Johnson & Johnson applies for the approval of a Corona vaccine in the EU - what is known about the vaccine?

Hannover. The American pharmaceutical company Johnson & Johnson has applied for approval from the European Medicines Agency (EMA) for the placing of its Corona vaccine. The EMA announced on Tuesday. "The Human Medicine Committee (CHMP) of the EMA will evaluate the vaccine known as Janssen Covid-19-vaccine according to an accelerated schedule."

The committee could make a statement by mid-March 2021, provided that the company's data on the effectiveness, safety and quality of the vaccine are sufficiently comprehensive and robust, according to an explanation. Such a short time for the evaluation is only possible because the EMA has already checked some data during an ongoing review. In this Phase, EMA already evaluated quality data and data from laboratory studies how well the vaccine triggers the production of antibodies and immune cells.

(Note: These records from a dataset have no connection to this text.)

--- config.mk ---
export PLATFORM = sky130hd
export DESIGN_NAME = wb_initiator_flat
export DESIGN_NICKNAME = d
export VERILOG_FILES = /design/src/rtl/wb_initiator_if.sv /design/src/rtl/wb_initiator.sv /design/src/flat_wrapper.sv
export SDC_FILE = /design/constraint.sdc
export NUM_CORES = 1
export LEC_CHECK = 0
export CORE_UTILIZATION = 44
export DETAILED_ROUTE_END_ITERATION = 8
export PLACE_DENSITY = 0.81
export SLEW_MARGIN = 20
export SYNTH_ARGS = -nofsm -noshare
export SYNTH_HDL_FRONTEND = slang
export SYNTH_SLANG_ARGS = --single-unit
export TNS_END_PERCENT = 10
--- constraint.sdc ---
create_clock -name wb_clk_i -period 2.41 [get_ports wb_clk_i]
set_clock_uncertainty 0.05 [all_clocks]
set_input_delay 0.3615 -clock wb_clk_i [delete_from_list [all_inputs] [get_ports wb_clk_i]]
set_output_delay 0.3615 -clock wb_clk_i [all_outputs]
set_load 0.01 [all_outputs]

If the Johnson & Johnson vaccine is approved, this would be the fourth Corona vaccine in the EU. Vaccines of Biontech / Pfizer, Moderna and Astrazeneca have already been approved. A little more than a week ago, Johnson & Johnson also applied for an emergency permit in the USA.

EU Commission ordered 200 million cans

EU Commission President Ursula von der Leyen welcomed the step of the manufacturer. The EU Commission will give approval as soon as the EMA has given a positive scientific assessment, said von der Leyen. The EU Commission has ordered vaccination boxes for 200 million people from Johnson & Johnson. The special feature: a dose is probably sufficient for immunization. All other vaccines currently used must be injected twice.

The Johnson & Johnson vaccine is a vector vaccine. It is based on a harmless human cold virus (adenovirus 26), which contains the genetic information for the spike protein of the coronavirus. When the rhinitis virus binds to human cells, the genetic information is released and SARS-COV-2 antigens are produced that are presented to the immune system. In this way, the desired immune response can be triggered.

Intermediate results of the phase III study: Vaccinema shows 66 percent protection against COVID-19

At the beginning of February, Johnson & Johnson announced an interim result of his phase III study with around 44,000 subjects, according to which the vaccine offers 66 percent protection against moderate or severe covid 19 diseases four weeks after administer. The effectiveness against serious diseases was given as 85 percent. The percentages mean that there were fewer cases in the vaccinated test group than in the placebo test group.

In contrast to the vaccines of Biontech / Pfizer and Moderna, the vector vaccine can be transported and stored at refrigerator temperature. In the case of competitive products that are already used in the EU and are injected twice every few weeks, the effectiveness according to study results is significantly higher.